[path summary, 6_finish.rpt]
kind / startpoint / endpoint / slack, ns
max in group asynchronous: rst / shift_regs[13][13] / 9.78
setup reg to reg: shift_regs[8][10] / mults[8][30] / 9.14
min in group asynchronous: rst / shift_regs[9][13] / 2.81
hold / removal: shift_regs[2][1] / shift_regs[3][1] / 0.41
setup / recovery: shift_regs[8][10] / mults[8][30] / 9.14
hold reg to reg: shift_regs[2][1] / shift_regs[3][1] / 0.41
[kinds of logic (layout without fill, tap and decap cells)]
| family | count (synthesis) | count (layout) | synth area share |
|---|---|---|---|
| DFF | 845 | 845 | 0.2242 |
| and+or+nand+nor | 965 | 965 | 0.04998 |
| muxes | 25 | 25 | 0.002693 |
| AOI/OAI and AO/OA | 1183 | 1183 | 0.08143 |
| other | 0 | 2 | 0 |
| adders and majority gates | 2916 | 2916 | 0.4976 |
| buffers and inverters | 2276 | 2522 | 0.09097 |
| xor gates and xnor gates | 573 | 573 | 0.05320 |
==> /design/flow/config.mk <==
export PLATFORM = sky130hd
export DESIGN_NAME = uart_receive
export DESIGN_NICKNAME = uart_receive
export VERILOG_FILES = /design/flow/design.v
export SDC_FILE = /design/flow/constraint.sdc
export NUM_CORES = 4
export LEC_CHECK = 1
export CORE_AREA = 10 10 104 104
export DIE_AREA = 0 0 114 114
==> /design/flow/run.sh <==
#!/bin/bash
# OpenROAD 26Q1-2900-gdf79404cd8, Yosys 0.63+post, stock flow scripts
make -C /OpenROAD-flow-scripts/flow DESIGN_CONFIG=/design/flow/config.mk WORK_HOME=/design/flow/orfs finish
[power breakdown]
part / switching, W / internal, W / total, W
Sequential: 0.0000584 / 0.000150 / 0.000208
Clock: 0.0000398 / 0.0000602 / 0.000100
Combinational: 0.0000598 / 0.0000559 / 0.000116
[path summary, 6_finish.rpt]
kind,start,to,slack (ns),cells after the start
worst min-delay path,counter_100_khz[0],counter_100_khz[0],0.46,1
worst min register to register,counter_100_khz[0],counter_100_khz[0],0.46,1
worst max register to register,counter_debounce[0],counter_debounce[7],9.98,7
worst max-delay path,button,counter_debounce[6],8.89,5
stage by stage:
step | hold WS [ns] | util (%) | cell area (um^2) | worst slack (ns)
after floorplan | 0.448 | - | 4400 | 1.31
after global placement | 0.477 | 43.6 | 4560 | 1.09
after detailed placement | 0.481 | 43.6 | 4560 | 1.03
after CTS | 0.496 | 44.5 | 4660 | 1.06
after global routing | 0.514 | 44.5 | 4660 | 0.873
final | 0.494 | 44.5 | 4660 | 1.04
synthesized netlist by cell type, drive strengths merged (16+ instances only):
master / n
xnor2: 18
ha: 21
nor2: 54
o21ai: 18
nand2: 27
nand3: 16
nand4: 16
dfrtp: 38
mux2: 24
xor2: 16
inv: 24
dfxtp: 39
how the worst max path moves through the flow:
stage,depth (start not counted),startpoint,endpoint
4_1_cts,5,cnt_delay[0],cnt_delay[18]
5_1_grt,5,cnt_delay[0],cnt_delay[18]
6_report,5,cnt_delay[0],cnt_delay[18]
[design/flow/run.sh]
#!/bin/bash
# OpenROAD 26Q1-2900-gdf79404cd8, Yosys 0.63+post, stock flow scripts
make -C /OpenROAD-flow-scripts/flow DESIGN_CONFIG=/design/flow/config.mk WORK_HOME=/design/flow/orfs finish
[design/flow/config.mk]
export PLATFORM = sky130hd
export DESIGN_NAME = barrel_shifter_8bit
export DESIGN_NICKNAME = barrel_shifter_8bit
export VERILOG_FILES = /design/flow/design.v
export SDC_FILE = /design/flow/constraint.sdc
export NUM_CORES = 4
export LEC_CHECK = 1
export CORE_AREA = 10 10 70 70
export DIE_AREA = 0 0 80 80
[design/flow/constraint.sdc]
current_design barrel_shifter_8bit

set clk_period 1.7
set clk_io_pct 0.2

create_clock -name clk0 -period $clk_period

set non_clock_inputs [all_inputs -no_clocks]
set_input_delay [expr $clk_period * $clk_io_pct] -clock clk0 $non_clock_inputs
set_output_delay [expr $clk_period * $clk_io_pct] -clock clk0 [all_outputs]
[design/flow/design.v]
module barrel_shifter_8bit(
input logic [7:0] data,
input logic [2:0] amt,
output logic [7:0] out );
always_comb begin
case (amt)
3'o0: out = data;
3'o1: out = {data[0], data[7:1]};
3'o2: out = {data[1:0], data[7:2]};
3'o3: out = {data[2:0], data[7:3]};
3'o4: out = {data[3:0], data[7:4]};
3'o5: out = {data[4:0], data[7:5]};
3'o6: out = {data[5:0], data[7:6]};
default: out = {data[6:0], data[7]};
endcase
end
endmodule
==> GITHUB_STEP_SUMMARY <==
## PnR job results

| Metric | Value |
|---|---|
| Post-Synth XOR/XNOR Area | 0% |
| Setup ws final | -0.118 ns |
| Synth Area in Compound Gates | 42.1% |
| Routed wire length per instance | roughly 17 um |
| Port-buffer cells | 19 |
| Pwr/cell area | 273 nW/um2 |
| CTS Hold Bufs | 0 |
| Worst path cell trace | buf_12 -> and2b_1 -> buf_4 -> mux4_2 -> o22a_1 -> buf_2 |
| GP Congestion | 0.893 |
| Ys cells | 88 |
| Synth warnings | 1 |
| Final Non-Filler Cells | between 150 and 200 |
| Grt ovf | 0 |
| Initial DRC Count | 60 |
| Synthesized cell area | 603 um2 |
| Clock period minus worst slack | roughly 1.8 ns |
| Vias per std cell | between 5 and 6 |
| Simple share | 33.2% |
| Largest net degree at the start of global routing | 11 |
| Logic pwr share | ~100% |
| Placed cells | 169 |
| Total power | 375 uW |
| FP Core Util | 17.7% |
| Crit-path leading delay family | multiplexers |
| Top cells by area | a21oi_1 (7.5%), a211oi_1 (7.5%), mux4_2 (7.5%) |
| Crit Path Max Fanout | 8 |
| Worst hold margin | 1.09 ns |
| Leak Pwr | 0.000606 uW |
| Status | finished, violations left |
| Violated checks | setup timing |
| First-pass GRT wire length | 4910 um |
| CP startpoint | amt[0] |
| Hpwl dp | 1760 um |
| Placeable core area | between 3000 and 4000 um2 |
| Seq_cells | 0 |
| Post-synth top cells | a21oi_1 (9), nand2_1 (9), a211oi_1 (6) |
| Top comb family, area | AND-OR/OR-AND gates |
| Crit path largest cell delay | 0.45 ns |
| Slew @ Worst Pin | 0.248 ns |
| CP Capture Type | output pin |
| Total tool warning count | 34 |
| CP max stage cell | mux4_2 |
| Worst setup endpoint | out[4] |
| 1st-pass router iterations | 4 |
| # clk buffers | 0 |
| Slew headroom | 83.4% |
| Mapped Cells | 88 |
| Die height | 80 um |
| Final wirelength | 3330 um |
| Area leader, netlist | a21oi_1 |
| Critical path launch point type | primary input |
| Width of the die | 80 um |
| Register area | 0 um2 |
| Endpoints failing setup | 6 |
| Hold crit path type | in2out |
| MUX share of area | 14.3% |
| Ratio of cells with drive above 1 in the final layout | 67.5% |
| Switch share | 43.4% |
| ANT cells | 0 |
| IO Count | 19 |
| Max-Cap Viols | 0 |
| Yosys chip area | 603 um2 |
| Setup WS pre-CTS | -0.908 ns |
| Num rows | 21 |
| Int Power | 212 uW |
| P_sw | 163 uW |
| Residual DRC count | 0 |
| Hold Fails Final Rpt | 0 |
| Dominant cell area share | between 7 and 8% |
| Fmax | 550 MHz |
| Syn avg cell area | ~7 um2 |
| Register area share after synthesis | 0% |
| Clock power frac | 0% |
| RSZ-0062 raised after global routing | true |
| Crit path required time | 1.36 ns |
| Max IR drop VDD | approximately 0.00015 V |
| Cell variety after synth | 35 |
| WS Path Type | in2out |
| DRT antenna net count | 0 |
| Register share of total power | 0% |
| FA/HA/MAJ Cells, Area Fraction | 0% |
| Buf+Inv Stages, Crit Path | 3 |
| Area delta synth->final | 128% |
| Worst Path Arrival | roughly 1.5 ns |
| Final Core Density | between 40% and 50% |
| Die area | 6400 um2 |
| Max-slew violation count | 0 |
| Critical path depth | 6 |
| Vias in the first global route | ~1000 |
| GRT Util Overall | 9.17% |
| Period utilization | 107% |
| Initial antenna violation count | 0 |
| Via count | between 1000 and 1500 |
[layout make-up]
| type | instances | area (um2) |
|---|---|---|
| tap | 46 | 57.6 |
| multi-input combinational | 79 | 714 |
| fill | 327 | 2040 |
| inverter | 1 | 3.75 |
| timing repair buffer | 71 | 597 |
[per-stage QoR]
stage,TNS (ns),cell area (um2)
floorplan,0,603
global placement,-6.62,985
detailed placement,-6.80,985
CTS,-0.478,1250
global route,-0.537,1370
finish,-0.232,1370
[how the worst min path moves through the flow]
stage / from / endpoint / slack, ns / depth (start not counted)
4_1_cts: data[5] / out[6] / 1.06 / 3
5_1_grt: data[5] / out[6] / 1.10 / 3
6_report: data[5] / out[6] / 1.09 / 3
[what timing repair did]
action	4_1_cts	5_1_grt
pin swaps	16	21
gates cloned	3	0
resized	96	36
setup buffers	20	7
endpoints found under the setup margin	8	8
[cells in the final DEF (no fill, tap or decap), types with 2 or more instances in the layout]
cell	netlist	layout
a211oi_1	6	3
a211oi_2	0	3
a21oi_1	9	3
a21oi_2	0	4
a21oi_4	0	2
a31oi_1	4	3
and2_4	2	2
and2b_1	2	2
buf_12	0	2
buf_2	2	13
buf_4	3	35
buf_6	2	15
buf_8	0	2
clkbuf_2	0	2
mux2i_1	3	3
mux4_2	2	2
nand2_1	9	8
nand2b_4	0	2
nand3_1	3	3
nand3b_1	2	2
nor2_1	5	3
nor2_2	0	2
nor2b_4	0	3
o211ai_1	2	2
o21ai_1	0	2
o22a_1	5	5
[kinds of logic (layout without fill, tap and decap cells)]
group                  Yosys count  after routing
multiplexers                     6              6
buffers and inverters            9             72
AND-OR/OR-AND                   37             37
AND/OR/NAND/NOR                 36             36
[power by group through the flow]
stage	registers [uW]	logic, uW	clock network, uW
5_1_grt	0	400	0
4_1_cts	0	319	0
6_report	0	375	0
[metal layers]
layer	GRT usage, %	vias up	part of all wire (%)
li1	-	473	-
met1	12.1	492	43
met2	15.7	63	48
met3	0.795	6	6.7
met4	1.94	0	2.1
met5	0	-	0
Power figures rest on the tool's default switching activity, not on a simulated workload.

_ _ _ _ _ _ _

> _Required work_
Using the entries above, output exactly the lines between the line holding "kind / startpoint / endpoint / slack, ns" and the line holding "2522 | 0.09097 |", end lines included, and nothing more.

> _Task answer_
kind / startpoint / endpoint / slack, ns
max in group asynchronous: rst / shift_regs[13][13] / 9.78
setup reg to reg: shift_regs[8][10] / mults[8][30] / 9.14
min in group asynchronous: rst / shift_regs[9][13] / 2.81
hold / removal: shift_regs[2][1] / shift_regs[3][1] / 0.41
setup / recovery: shift_regs[8][10] / mults[8][30] / 9.14
hold reg to reg: shift_regs[2][1] / shift_regs[3][1] / 0.41
[kinds of logic (layout without fill, tap and decap cells)]
| family | count (synthesis) | count (layout) | synth area share |
|---|---|---|---|
| DFF | 845 | 845 | 0.2242 |
| and+or+nand+nor | 965 | 965 | 0.04998 |
| muxes | 25 | 25 | 0.002693 |
| AOI/OAI and AO/OA | 1183 | 1183 | 0.08143 |
| other | 0 | 2 | 0 |
| adders and majority gates | 2916 | 2916 | 0.4976 |
| buffers and inverters | 2276 | 2522 | 0.09097 |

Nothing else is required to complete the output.